Both [¹⁸F]AMBF₃-TATE and [⁶⁸Ga]Ga-DOTATATE were labeled, the former by microscale methods adapted from manual labeling, and were imaged in mice bearing human SSTR2-overexpressing, rat SSTR2 wildtype, and SSTR2-negative xenografts. Furthermore, a dosimetry analysis was performed for [¹⁸F]AMBF₃-TATE.

Results

The micro-synthesis exhibited highly-repeatable performance with radiochemical conversion of 50 ± 6% (n = 15), overall decay-corrected radiochemical yield of 16 ± 1% (n = 5) in ~40 min, radiochemical purity >99%, and high molar activity.
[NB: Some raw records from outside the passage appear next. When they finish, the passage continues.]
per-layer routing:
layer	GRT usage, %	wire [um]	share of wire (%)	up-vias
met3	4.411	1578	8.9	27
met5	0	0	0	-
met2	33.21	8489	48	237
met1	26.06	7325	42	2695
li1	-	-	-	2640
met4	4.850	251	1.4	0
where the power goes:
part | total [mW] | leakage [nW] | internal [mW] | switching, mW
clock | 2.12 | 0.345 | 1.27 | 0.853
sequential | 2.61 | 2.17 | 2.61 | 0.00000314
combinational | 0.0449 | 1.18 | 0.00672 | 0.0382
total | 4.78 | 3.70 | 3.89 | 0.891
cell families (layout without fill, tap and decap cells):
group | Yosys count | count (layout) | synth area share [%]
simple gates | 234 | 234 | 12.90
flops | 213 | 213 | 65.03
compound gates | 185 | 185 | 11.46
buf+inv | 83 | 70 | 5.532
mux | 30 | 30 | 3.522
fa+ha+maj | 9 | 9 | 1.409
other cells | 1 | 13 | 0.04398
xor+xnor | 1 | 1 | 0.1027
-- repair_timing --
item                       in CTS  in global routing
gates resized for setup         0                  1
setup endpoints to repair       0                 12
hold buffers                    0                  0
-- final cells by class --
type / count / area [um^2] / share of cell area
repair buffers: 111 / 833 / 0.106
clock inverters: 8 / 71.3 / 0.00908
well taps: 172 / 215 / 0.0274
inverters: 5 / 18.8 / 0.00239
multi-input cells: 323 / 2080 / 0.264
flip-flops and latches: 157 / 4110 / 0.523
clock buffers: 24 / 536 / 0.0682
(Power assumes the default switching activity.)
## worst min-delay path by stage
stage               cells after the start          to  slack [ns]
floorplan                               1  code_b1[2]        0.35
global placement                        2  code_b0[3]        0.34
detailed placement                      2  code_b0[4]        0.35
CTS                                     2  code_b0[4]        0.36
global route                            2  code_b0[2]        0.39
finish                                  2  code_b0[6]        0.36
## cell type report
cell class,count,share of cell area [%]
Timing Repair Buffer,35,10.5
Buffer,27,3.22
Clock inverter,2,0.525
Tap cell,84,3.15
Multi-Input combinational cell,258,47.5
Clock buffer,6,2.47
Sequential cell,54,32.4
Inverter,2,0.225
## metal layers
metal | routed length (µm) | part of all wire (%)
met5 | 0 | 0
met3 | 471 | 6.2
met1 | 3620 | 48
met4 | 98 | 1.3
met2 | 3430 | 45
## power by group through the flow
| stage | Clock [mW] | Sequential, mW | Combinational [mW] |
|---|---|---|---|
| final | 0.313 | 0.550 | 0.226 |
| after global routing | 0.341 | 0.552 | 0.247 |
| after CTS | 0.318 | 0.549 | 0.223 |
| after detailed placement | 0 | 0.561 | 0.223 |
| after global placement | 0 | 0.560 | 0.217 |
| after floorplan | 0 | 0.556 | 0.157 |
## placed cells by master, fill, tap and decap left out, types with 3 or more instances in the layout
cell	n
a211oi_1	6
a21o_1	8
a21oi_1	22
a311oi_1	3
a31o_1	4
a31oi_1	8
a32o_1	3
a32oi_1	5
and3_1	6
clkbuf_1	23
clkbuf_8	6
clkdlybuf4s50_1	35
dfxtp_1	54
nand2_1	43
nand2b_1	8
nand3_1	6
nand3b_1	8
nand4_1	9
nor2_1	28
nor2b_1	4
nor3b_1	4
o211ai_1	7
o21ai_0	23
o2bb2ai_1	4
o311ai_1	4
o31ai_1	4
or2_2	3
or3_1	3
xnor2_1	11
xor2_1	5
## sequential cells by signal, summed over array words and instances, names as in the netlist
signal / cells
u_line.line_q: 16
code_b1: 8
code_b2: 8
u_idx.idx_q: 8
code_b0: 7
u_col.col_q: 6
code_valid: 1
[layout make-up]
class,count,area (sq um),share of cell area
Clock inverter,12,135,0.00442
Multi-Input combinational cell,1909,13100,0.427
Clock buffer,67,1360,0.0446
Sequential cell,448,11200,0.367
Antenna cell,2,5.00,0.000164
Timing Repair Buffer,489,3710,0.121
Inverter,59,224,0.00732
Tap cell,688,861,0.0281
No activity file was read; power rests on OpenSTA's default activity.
Preclinical imaging with [¹⁸F]AMBF₃-TATE in SSTR2 tumor models correlated well with [⁶⁸Ga]Ga-DOTATATE. The favorable biodistribution, with the highest tracer accumulation in the bladder followed distantly by gastrointestinal tissues, resulted in 1.26 × 10^-2 mSv/MBq maximal estimated effective dose in human, a value lower than that reported for current clinical ¹⁸F- and ⁶⁸Ga-labeled compounds.

Conclusions

The combination of novel chemical approaches to ¹⁸F-labeling and microdroplet radiochemistry have the potential to serve as a platform for greatly simplified development and production of ¹⁸F-labeled peptide tracers. Favorable preclinical imaging and dosimetry of [¹⁸F]AMBF₃-TATE, combined with a convenient synthesis, validate this assertion and suggest strong potential for clinical translation.